J論プレミアム

リーグ中断期間中に現れた天才SNSJリーガー(えのきどいちろう)

タグマ!サッカーパック』の読者限定オリジナルコンテンツ。『アルビレックス散歩道』(新潟オフィシャルサイト)や『新潟レッツゴー!』(新潟日報)などを連載するえのきどいちろう(コラムニスト)と、東京ヴェルディの「いま」を伝えるWEBマガジン『スタンド・バイ・グリーン』を運営する海江田哲朗(フリーライター)によるボールの蹴り合い、隔週コラムだ。
現在、Jリーグは北は北海道から南は沖縄まで58クラブに拡大し、広く見渡せば面白そうなことはあちこちに転がっている。
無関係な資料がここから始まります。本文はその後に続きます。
[config.mk]
export PLATFORM = sky130hd
export DESIGN_NAME = pbc_div
export DESIGN_NICKNAME = d
export VERILOG_FILES = /design/src/rtl/pid_back_calculation_antiwindup_unit_defines.svh /design/src/rtl/pbc_pkg.sv /design/src/rtl/pbc_div.sv
export SDC_FILE = /design/constraint.sdc
export NUM_CORES = 1
export LEC_CHECK = 0
export BUFFER_PORTS_ARGS = -buffer_cell sky130_fd_sc_hd__clkbuf_2
export CAP_MARGIN = 20
export CORE_MARGIN = 2
export CORE_UTILIZATION = 40
export CTS_BUF_LIST = sky130_fd_sc_hd__clkbuf_2 sky130_fd_sc_hd__clkbuf_4 sky130_fd_sc_hd__clkbuf_8
export DETAILED_ROUTE_END_ITERATION = 16
export PLACE_DENSITY = 0.59
export SYNTH_ARGS = -nofsm -noshare
export SYNTH_HDL_FRONTEND = slang
export SYNTH_SLANG_ARGS = --single-unit
[constraint.sdc]
create_clock -name clk -period 5.9 [get_ports clk]
set_input_delay 1.18 -clock clk [delete_from_list [all_inputs] [get_ports clk]]
set_output_delay 1.18 -clock clk [all_outputs]
set_load 0.01 [all_outputs]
サッカーに生きる人たちのエモーション、ドキドキわくわくを探しに出かけよう。
※アルキバンカーダはスタジアムの石段、観客席を意味するポルトガル語。

 

Jリーグ中断期間中に現れた天才SNSJリーガー(えのきどいちろう)[えのきど・海江田の『踊るアルキバンカーダ!』]三十ニ段目

 

■別の方向性で目立つ存在に注目

新型コロナ禍でサッカーカレンダーが空白になり、JクラブはGW明けまでいったんチーム解散である。当然のことながら選手は(僕や読者のあなたと同じように)ステイホームだ。自宅。私的な空間。SNS等を使った発信もパーソナルなものになる。今月、僕は「サッカー選手発のパーソナルな発信」に注目したいのだ。
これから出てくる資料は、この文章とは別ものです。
### config.mk
export PLATFORM = sky130hd
export DESIGN_NAME = tcf_queue_flat
export DESIGN_NICKNAME = d
export VERILOG_FILES = /design/src/hdl/assert_macros.svh /design/src/hdl/tcf_pkg.sv /design/src/hdl/tcf_ifs.sv /design/src/hdl/tcf_queue.sv /design/src/flat_wrapper.sv
export SDC_FILE = /design/constraint.sdc
export NUM_CORES = 1
export LEC_CHECK = 0
export BUFFER_PORTS_ARGS = -buffer_cell sky130_fd_sc_hd__clkbuf_2
export CORE_UTILIZATION = 48
export CTS_BUF_LIST = sky130_fd_sc_hd__clkbuf_4 sky130_fd_sc_hd__clkbuf_8
export CTS_CLUSTER_DIAMETER = 200
export DETAILED_ROUTE_END_ITERATION = 8
export PLACE_DENSITY_LB_ADDON = 0.1
export SLEW_MARGIN = 25
export SYNTH_ARGS = -nofsm -noshare
export SYNTH_HDL_FRONTEND = slang
export SYNTH_SLANG_ARGS = --single-unit
### constraint.sdc
create_clock -name clk -period 11.9 [get_ports clk]
set_clock_uncertainty 0.15 [all_clocks]
set_input_delay 0 -clock clk [delete_from_list [all_inputs] [get_ports clk]]
set_output_delay 0 -clock clk [all_outputs]
set_load 0.03 [all_outputs]
### src/hdl/assert_macros.svh
// Assertion helpers shared by the RTL.
`ifndef ASSERT_MACROS_SVH
`define ASSERT_MACROS_SVH

// Check on every clock edge outside reset.
`define TCF_ASSERT(label, prop, msg) \
  label: assert property (@(posedge clk) disable iff (rst) prop) else $error(msg);

// Check on every clock edge, reset included.
`define TCF_ASSERT_ALWAYS(label, prop, msg) \
  label: assert property (@(posedge clk) prop) else $error(msg);

`endif

### src/hdl/tcf_pkg.sv
`timescale 1ns / 1ps
package tcf_pkg;
  localparam int SCREEN_COLS  = 128;
  localparam int SCREEN_ROWS  = 160;
  localparam int CORDIC_STEPS = 16;
  localparam int CORDIC_ITERS = (CORDIC_STEPS > 24) ? 24 : CORDIC_STEPS;
  localparam int ITER_W       = $clog2(CORDIC_ITERS + 1);

  localparam int CX_W   = 28;
  localparam int CZ_W   = 26;
  localparam int ANG_W  = 18;
  localparam int POS_W  = 12;
  localparam int TONE_W = 11;
  localparam int ACC_W  = 56;
  localparam int CFG_IDX_W  = 3;
  localparam int CFG_DATA_W = 17;
  localparam int QUEUE_DEPTH = 2;
  localparam int QPTR_W = $clog2(QUEUE_DEPTH);
  localparam int QCNT_W = $clog2(QUEUE_DEPTH + 1);

  localparam logic signed [ANG_W-1:0] ANG_MAX = 18'sd92160;
  localparam logic signed [CZ_W-1:0] Z_HALF_TURN = 26'sd11796480;
  localparam logic [16:0] INV_K = 17'd39797;
  localparam logic [16:0] WEIGHT_ONE = 17'd65536;

  localparam logic [TONE_W-1:0] PERIOD_RESET  = 11'd999;
  localparam logic [TONE_W-1:0] COMPARE_RESET = 11'd500;
  localparam logic [TONE_W-1:0] PERIOD_MID    = 11'd1000;
  localparam logic [TONE_W-1:0] COMPARE_MID   = 11'd500;
  localparam logic [TONE_W-1:0] PERIOD_OUT    = 11'd500;
  localparam logic [TONE_W-1:0] COMPARE_OUT   = 11'd250;

  localparam logic [1:0] ZONE_INNER  = 2'd0;
  localparam logic [1:0] ZONE_MIDDLE = 2'd1;
  localparam logic [1:0] ZONE_OUTER  = 2'd2;
  localparam logic [1:0] ZONE_NONE   = 2'd3;

  typedef enum logic [CFG_IDX_W-1:0] {
    REG_GYRO_GAIN, REG_BLEND_WEIGHT, REG_SENSITIVITY, REG_INNER_W,
    REG_INNER_H, REG_OUTER_W, REG_OUTER_H
  } cfg_idx_t;

  typedef struct packed {
    logic signed [15:0] accel_x;
    logic signed [15:0] accel_y;
    logic signed [15:0] accel_z;
    logic signed [15:0] gyro_x;
    logic signed [15:0] gyro_y;
  } sample_t;

  typedef struct packed {
    logic        valid;
    sample_t     data;
  } qlink_t;

  typedef struct packed {
    logic [15:0] gyro_gain;
    logic [16:0] blend_weight;
    logic [3:0]  sensitivity;
    logic [7:0]  inner_half_width;
    logic [7:0]  inner_half_height;
    logic [7:0]  outer_half_width;
    logic [7:0]  outer_half_height;
  } cfg_t;

  // atan(2^-i) in degrees, Q16
  function automatic logic [CZ_W-1:0] atan_q16(input logic [4:0] i);
    case (i)
      5'd0:  atan_q16 = 26'd2949120;
      5'd1:  atan_q16 = 26'd1740967;
      5'd2:  atan_q16 = 26'd919879;
      5'd3:  atan_q16 = 26'd466945;
      5'd4:  atan_q16 = 26'd234379;
      5'd5:  atan_q16 = 26'd117304;
      5'd6:  atan_q16 = 26'd58666;
      5'd7:  atan_q16 = 26'd29335;
      5'd8:  atan_q16 = 26'd14668;
      5'd9:  atan_q16 = 26'd7334;
      5'd10: atan_q16 = 26'd3667;
      5'd11: atan_q16 = 26'd1833;
      5'd12: atan_q16 = 26'd917;
      5'd13: atan_q16 = 26'd458;
      5'd14: atan_q16 = 26'd229;
      5'd15: atan_q16 = 26'd115;
      5'd16: atan_q16 = 26'd57;
      5'd17: atan_q16 = 26'd29;
      5'd18: atan_q16 = 26'd14;
      5'd19: atan_q16 = 26'd7;
      5'd20: atan_q16 = 26'd4;
      5'd21: atan_q16 = 26'd2;
      5'd22: atan_q16 = 26'd1;
      default: atan_q16 = 26'd0;
    endcase
  endfunction
endpackage

### src/hdl/tcf_ifs.sv


interface tcf_sample_if;
  logic               valid;
  logic               ready;
  logic signed [15:0] accel_x;
  logic signed [15:0] accel_y;
  logic signed [15:0] accel_z;
  logic signed [15:0] gyro_x;
  logic signed [15:0] gyro_y;
  modport source (output valid, accel_x, accel_y, accel_z, gyro_x, gyro_y, input ready);
  modport sink (input valid, accel_x, accel_y, accel_z, gyro_x, gyro_y, output ready);
endinterface


### src/hdl/tcf_queue.sv
`timescale 1ns / 1ps
module tcf_queue (
  input  logic            clk,
  input  logic            rst,
  tcf_sample_if.sink      sample,
  output tcf_pkg::qlink_t head,
  input  logic            pop
);
  import tcf_pkg::*;

  sample_t             slots [QUEUE_DEPTH];
  logic [QPTR_W-1:0]   wr_ptr;
  logic [QPTR_W-1:0]   rd_ptr;
  logic [QCNT_W-1:0]   count;
  logic                push;
  logic                take;

  assign sample.ready = (count < QCNT_W'(QUEUE_DEPTH));
  assign push = sample.valid && sample.ready;
  assign take = pop && (count != '0);
  assign head.valid = (count != '0);
  assign head.data  = slots[rd_ptr];

  // advance pointers, wrap at the depth
  always_ff @(posedge clk) begin
    if (rst) begin
      wr_ptr <= '0;
      rd_ptr <= '0;
      count  <= '0;
    end else begin
      if (push) begin
        wr_ptr <= (wr_ptr == QPTR_W'(QUEUE_DEPTH - 1)) ? '0 : wr_ptr + 1'b1;
      end
      if (take) begin
        rd_ptr <= (rd_ptr == QPTR_W'(QUEUE_DEPTH - 1)) ? '0 : rd_ptr + 1'b1;
      end
      count <= count + QCNT_W'(push) - QCNT_W'(take);
    end
  end

  always_ff @(posedge clk) begin
    if (push) begin
      slots[wr_ptr] <= '{accel_x: sample.accel_x, accel_y: sample.accel_y,
                        accel_z: sample.accel_z, gyro_x: sample.gyro_x,
                        gyro_y: sample.gyro_y};
    end
  end
endmodule

### src/flat_wrapper.sv
// flat-port wrapper written by rule: the top's interface ports become plain ports
module tcf_queue_flat import tcf_pkg::*;
  (clk, rst, head, pop, sample_valid, sample_accel_x, sample_accel_y, sample_accel_z, sample_gyro_x, sample_gyro_y, sample_ready);
  tcf_sample_if sample_i ();
  input  logic clk;
  input  logic rst;
  output tcf_pkg::qlink_t head;
  input  logic pop;
  input wire logic [$bits(sample_i.valid)-1:0] sample_valid;
  input wire logic [$bits(sample_i.accel_x)-1:0] sample_accel_x;
  input wire logic [$bits(sample_i.accel_y)-1:0] sample_accel_y;
  input wire logic [$bits(sample_i.accel_z)-1:0] sample_accel_z;
  input wire logic [$bits(sample_i.gyro_x)-1:0] sample_gyro_x;
  input wire logic [$bits(sample_i.gyro_y)-1:0] sample_gyro_y;
  output wire logic [$bits(sample_i.ready)-1:0] sample_ready;
  assign sample_i.valid = sample_valid;
  assign sample_i.accel_x = sample_accel_x;
  assign sample_i.accel_y = sample_accel_y;
  assign sample_i.accel_z = sample_accel_z;
  assign sample_i.gyro_x = sample_gyro_x;
  assign sample_i.gyro_y = sample_gyro_y;
  assign sample_ready = sample_i.ready;
  tcf_queue u_core (.clk(clk), .rst(rst), .sample(sample_i), .head(head), .pop(pop));
endmodule
==> PnR_summary.wiki, run 1 <==
{| class="wikitable"
! Metric !! Value
|-
| Share of flip-flops with an asynchronous set or reset after synthesis || 0
|-
| Final Cycle Share || 0.233
|-
| Power per Cell Area || ~210 nW/um2
|-
| Insertion delay to the later sink of the worst-skew pair || 450 ps
|-
| Filler Cells Inserted || ~900
|-
| Fraction of power spent switching nets || 0.322
|-
| Cell Chain, Critical Path || buf_4, mux2_4, clkbuf_2
|-
| Total CTS buffers || 17
|-
| Main synth FF type || edfxtp_1
|-
| Sequential cell fraction of total power || 0.438
|-
| Portion of total power attributed to combinational logic || 0.333
|-
| Number of design rule violations left after detail routing || 0
|-
| Longest individual stage delay on the worst path || about 860 ps
|-
| Fraction of synthesized cell area taken by the top area cell type || 0.751
|-
| Endpoint required time on the critical path || approximately 12000 ps
|-
| Status || complete, no violations
|-
| Number of enable flip-flop cells after synthesis || 160
|-
| H-tree depth || 4
|-
| Initial standard-cell utilization of the core || 0.499
|-
| Drt initial violations || about 180
|-
| Cell row count || 41
|-
| Most instantiated cells after synthesis || edfxtp_1 (160), mux2_4 (80), buf_12 (8)
|-
| Buffers and inverters on the worst path || 2
|-
| Class of the most critical hold timing path || primary input to flip-flop
|-
| Vias || 3302
|-
| Setup crit start kind || flip-flop
|-
| Largest driver fanout on the critical path || 41
|-
| Area of the multi-input gates || 1320 um2
|-
| Max rail drop VDD || about 100 uV
|-
| # setup viols final || 0
|-
| Clock slew at the register clock pins of the worst setup and hold paths || about 80 ps
|-
| Count of unique library cells instantiated by Yosys || 14
|-
| Top achievable clock speed || 360 MHz
|-
| Overall routing resource usage || 0.167
|-
| Max-cap violation count || 0
|-
| Number of vias per cell after detailed routing || 4.58
|-
| Detailed placer's ending HPWL || 6620 um
|-
| Cell area after synthesis || 6400 um2
|-
| Number of failing hold endpoints at the final stage || 0
|-
| Clock sink count || 165
|-
| Number of warning messages in the yosys log || 0
|-
| # IOs || approximately 170
|-
| Remaining antenna violation count || 0
|-
| Final weighted congestion in routability-driven placement || 0.723
|-
| Worst Setup End Kind || output pin
|-
| Drt first pass iters || 4
|-
| FF+latch area || between 4000 and 5000 um2
|-
| Yosys top cell by area || edfxtp_1
|-
| TritonCTS clock tree || done
|-
| DIE HEIGHT || 117 um
|-
| Sum of routed wire length over all layers || 10900 um
|-
| Setup TNS || 0 ps
|-
| Wire length of the first global-routing pass || 17300 um
|-
| Post-Syn Area per Cell || about 23 um2
|-
| Critical Path Stages || 3
|-
| Share of cells above drive strength 1 || 0.517
|-
| Internal Dissipation || 1.22 mW
|-
| Area Overhead vs Synth || 34.3%
|-
| Crit path time final || 2780 ps
|-
| Overflow left after global routing || 0
|-
| Number of instances on the worst hold path || 2
|-
| Antenna Cells || 0
|-
| Post-Place Worst Slack || 9240 ps
|-
| Unrepaired setup endpoints after global routing || no
|-
| Largest net degree at the start of global routing || 50
|-
| Final count of pins violating max slew || 0
|-
| Number of nets in the final layout || 622
|-
| Root buf cell || clkbuf_8
|-
| Worst setup path category || flip-flop to output pin
|-
| #FFs+latches synth || about 170
|-
| Fraction of power consumed by the clock network || 0.228
|-
| Gate family responsible for the most delay along the worst path || buffers and inverters
|-
| Critical-path cell with the highest stage delay || dfxtp_4
|-
| Signal arrival time at the worst endpoint || 2630 ps
|-
| Top-count cell post-synth || edfxtp_1
|-
| Total net switching power || around 580 uW
|-
| Leakage power figure || 3.46 nW
|-
| Synthesized instance count || 273
|-
| Vias in the first global route || 3552
|-
| Least-Margin Pin Slew || 922 ps
|-
| Die outline area || ~14000 um2
|-
| Top post-synthesis cells by area || edfxtp_1 (75%), mux2_4 (19%), buf_12 (2.5%), dfxtp_1 (1.6%), xnor2_1 (0.55%)
|-
| Setup slack of the critical path after layout || ~9100 ps
|-
| Post-synth net total || around 360
|-
| Die Wd || ~120 um
|-
| Number of antenna violations at the first check in global routing || 0
|-
| Max_slew headroom || 0.384
|-
| Buffers added on ports || 165
|-
| Average wire per standard cell || 15.0 um
|-
| Post-synthesis sequential area ratio || 0.766
|-
| Maximum count of clock buffers along a single path || 2
|-
| Worst Reg-to-Reg Cells || 3
|-
| Core footprint || around 13000 um2
|}
==> metal layers <==
metal | GRT usage | part of all wire | up-vias
li1 | - | - | 1596
met1 | 0.189 | 0.41 | 1576
met2 | 0.287 | 0.51 | 115
met3 | 0.0538 | 0.059 | 15
met4 | 0.0793 | 0.018 | 0
met5 | 0 | 0 | -
==> kinds of logic (layout without fill, tap and decap cells) <==
group | count (synthesis) | after routing | share of synthesized area
buf+inv | 12 | 288 | 0.0285
fa+ha+maj | 2 | 2 | 0.00391
mux | 80 | 80 | 0.188
xor+xnor | 4 | 4 | 0.00547
compound gates | 1 | 1 | 0.00117
flops | 165 | 165 | 0.766
simple gates | 9 | 9 | 0.00704
==> what timing repair did <==
action | in CTS | in global routing
setup buffers | 0 | 0
hold buffers | 84 | 0
resized for setup | 0 | 0
hold endpoints to repair | 165 | 0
僕は先月の当コラムで「アルビレックス新潟の関東サポ」がリレー形式でチャントを歌い継いだ現象を取り上げた。個々のサポーターは皆、自宅のキッチンやリビング等、パーソナルな空間でチャントの一節を歌っていた。「パーソナルな営為がひとつに繋がる」という発想は非常にコロナ禍の時代にふさわしいと思うのだ。ウイルスの脅威によって、今、世界じゅうの人が個々に分断されている。みんなが孤立している。みんなが当事者になっている。
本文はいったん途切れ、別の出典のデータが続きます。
==> src/hdl/servo_response_frame_parser.sv <==
// Top level of the servo response frame parser: input stage, state and result register.
//
//   channel | direction | payload         | handshake
//   in_     | input     | in_word_t       | in_valid / in_ready
//   out_    | output    | out_word_t      | out_valid / out_ready
//   cfg_    | input     | index + data    | cfg_valid / cfg_ready (always ready)
//
// One word per cycle while the result is not stalled: a word is held in the input
// register, is decoded in a single pass and its result lands in the output register.
// Reset (synchronous, rst_n low) clears the parser state and loads register defaults.
// A stalled result holds the input stage; in_ready drops only while both are full.
module servo_response_frame_parser (
  input  logic               clk,
  input  logic               rst_n,
  input  logic               in_valid,
  output logic               in_ready,
  input  sfp_pkg::in_word_t  in_data,
  output logic               out_valid,
  input  logic               out_ready,
  output sfp_pkg::out_word_t out_data,
  input  logic               cfg_valid,
  output logic               cfg_ready,
  input  logic [2:0]         cfg_index,
  input  logic [15:0]        cfg_data
);
  import sfp_pkg::*;

  cfg_t      cfg;
  in_word_t  in_word_r;
  logic      in_valid_r;
  logic      in_valid_nxt;
  parse_st_t st_r;
  parse_st_t st_step;
  parse_st_t st_nxt;
  logic      res_valid;
  out_word_t res;
  logic      out_valid_r;
  logic      out_valid_nxt;
  out_word_t out_word_r;
  logic      advance;

  sfp_cfg u_cfg (
    .clk       (clk),
    .rst_n     (rst_n),
    .cfg_valid (cfg_valid),
    .cfg_ready (cfg_ready),
    .cfg_index (cfg_index),
    .cfg_data  (cfg_data),
    .cfg       (cfg)
  );

  sfp_step u_step (
    .cfg       (cfg),
    .cur       (st_r),
    .item      (in_word_r),
    .nxt       (st_step),
    .res_valid (res_valid),
    .res       (res)
  );

  assign advance   = in_valid_r && (!out_valid_r || out_ready);
  assign in_ready  = !in_valid_r || advance;
  assign out_valid = out_valid_r;
  assign out_data  = out_word_r;

  always_comb begin
    in_valid_nxt  = in_valid_r;
    st_nxt        = st_r;
    out_valid_nxt = out_valid_r;
    if (out_ready) begin
      out_valid_nxt = 1'b0;
    end
    if (advance) begin
      st_nxt       = st_step;
      in_valid_nxt = 1'b0;
      if (res_valid) begin
        out_valid_nxt = 1'b1;
      end
    end
    if (in_valid && in_ready) begin
      in_valid_nxt = 1'b1;
    end
  end

  always_ff @(posedge clk) begin
    if (!rst_n) begin
      in_valid_r  <= 1'b0;
      out_valid_r <= 1'b0;
      st_r        <= '0;
    end else begin
      in_valid_r  <= in_valid_nxt;
      out_valid_r <= out_valid_nxt;
      st_r        <= st_nxt;
    end
  end

  always_ff @(posedge clk) begin
    if (in_valid && in_ready) begin
      in_word_r <= in_data;
    end
    if (advance && res_valid) begin
      out_word_r <= res;
    end
  end

endmodule

==> config.mk <==
export PLATFORM = sky130hd
export DESIGN_NAME = servo_response_frame_parser
export DESIGN_NICKNAME = d
export VERILOG_FILES = /design/src/hdl/sfp_pkg.sv /design/src/hdl/sfp_cfg.sv /design/src/hdl/sfp_step.sv /design/src/hdl/servo_response_frame_parser.sv
export SDC_FILE = /design/constraint.sdc
export NUM_CORES = 1
export LEC_CHECK = 0
export ABC_AREA = 1
export BUFFER_PORTS_ARGS = -buffer_cell sky130_fd_sc_hd__buf_2
export CAP_MARGIN = 10
export CORE_UTILIZATION = 54
export CTS_BUF_LIST = sky130_fd_sc_hd__clkbuf_4 sky130_fd_sc_hd__clkbuf_8
export CTS_CLUSTER_SIZE = 25
export DETAILED_ROUTE_END_ITERATION = 7
export MAX_ROUTING_LAYER = met4
export PLACE_DENSITY_LB_ADDON = 0.25
export RECOVER_POWER = 100
export SLEW_MARGIN = 20
export SYNTH_ARGS = -nofsm -noshare
export SYNTH_HDL_FRONTEND = slang
export SYNTH_SLANG_ARGS = --single-unit
==> constraint.sdc <==
create_clock -name clk -period 5.9 [get_ports clk]
set_input_delay 0.59 -clock clk [delete_from_list [all_inputs] [get_ports clk]]
set_output_delay 0.59 -clock clk [all_outputs]
set_load 0.1 [all_outputs]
東日本大震災との比較をしたい。あのときも大きな災厄であったが、日本全体を考えるとまだ当事者じゃない人がいたのだ。例えば西日本在住の人がすぐボランティアに動き出した。物資もマンパワーも被害がなかった地域から送り込めた。そして、人が集まる力が大変有効だった。みんなじっとしていられなかった。あのときのスローガンは「絆」だ。集まる力。繋がる力。

が、コロナ禍の今は集まれない。みんなが孤立してるからこそSNS上でひとつに繋がろうとする。オーケストラの団員が各々の自宅で演奏し、全体で「ボレロ」を奏でる。Jリーグのサポが一節ずつチャントをリレーする。みんな孤立しながら当事者として戦っている。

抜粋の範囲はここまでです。